Line by line, transcribe the records exactly.
*** Supplied information ***
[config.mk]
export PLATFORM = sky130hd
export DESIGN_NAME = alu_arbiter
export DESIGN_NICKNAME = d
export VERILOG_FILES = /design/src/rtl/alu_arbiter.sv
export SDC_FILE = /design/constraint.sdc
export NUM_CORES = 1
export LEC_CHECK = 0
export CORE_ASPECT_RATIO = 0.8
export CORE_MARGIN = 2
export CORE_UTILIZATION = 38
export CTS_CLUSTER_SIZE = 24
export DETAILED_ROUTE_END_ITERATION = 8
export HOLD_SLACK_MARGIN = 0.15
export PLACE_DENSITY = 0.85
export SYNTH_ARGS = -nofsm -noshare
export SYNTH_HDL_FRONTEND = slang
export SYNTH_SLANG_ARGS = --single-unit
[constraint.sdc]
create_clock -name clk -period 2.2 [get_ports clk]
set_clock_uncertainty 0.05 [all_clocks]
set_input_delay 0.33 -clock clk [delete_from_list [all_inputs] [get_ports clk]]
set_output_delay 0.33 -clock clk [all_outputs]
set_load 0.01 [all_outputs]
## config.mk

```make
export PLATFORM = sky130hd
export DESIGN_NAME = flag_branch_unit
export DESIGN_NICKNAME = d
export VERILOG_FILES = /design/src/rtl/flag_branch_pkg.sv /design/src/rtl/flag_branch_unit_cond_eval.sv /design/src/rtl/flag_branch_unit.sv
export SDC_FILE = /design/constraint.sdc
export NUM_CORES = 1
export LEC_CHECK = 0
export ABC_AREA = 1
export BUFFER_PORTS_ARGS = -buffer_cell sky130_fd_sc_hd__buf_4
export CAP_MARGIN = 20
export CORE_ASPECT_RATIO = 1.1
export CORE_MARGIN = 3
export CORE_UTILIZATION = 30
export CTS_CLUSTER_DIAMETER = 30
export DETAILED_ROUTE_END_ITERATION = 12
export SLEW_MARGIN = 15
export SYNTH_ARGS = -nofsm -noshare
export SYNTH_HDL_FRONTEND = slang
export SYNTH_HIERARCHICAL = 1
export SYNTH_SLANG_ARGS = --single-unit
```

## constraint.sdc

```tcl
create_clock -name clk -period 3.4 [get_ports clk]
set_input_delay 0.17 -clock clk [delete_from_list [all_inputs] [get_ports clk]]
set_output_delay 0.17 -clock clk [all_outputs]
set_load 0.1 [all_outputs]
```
***
__Output__
[config.mk]
export PLATFORM = sky130hd
export DESIGN_NAME = alu_arbiter
export DESIGN_NICKNAME = d
export VERILOG_FILES = /design/src/rtl/alu_arbiter.sv
export SDC_FILE = /design/constraint.sdc
export NUM_CORES = 1
export LEC_CHECK = 0
export CORE_ASPECT_RATIO = 0.8
export CORE_MARGIN = 2
export CORE_UTILIZATION = 38
export CTS_CLUSTER_SIZE = 24
export DETAILED_ROUTE_END_ITERATION = 8
export HOLD_SLACK_MARGIN = 0.15
export PLACE_DENSITY = 0.85
export SYNTH_ARGS = -nofsm -noshare
export SYNTH_HDL_FRONTEND = slang
export SYNTH_SLANG_ARGS = --single-unit
[constraint.sdc]
create_clock -name clk -period 2.2 [get_ports clk]
set_clock_uncertainty 0.05 [all_clocks]
set_input_delay 0.33 -clock clk [delete_from_list [all_inputs] [get_ports clk]]
set_output_delay 0.33 -clock clk [all_outputs]
set_load 0.01 [all_outputs]
## config.mk

```make
export PLATFORM = sky130hd
export DESIGN_NAME = flag_branch_unit
export DESIGN_NICKNAME = d
export VERILOG_FILES = /design/src/rtl/flag_branch_pkg.sv /design/src/rtl/flag_branch_unit_cond_eval.sv /design/src/rtl/flag_branch_unit.sv
export SDC_FILE = /design/constraint.sdc
export NUM_CORES = 1
export LEC_CHECK = 0
export ABC_AREA = 1
export BUFFER_PORTS_ARGS = -buffer_cell sky130_fd_sc_hd__buf_4
export CAP_MARGIN = 20
export CORE_ASPECT_RATIO = 1.1
export CORE_MARGIN = 3
export CORE_UTILIZATION = 30
export CTS_CLUSTER_DIAMETER = 30
export DETAILED_ROUTE_END_ITERATION = 12
export SLEW_MARGIN = 15
export SYNTH_ARGS = -nofsm -noshare
export SYNTH_HDL_FRONTEND = slang
export SYNTH_HIERARCHICAL = 1
export SYNTH_SLANG_ARGS = --single-unit
```

## constraint.sdc

```tcl
create_clock -name clk -period 3.4 [get_ports clk]
set_input_delay 0.17 -clock clk [delete_from_list [all_inputs] [get_ports clk]]
set_output_delay 0.17 -clock clk [all_outputs]
set_load 0.1 [all_outputs]
```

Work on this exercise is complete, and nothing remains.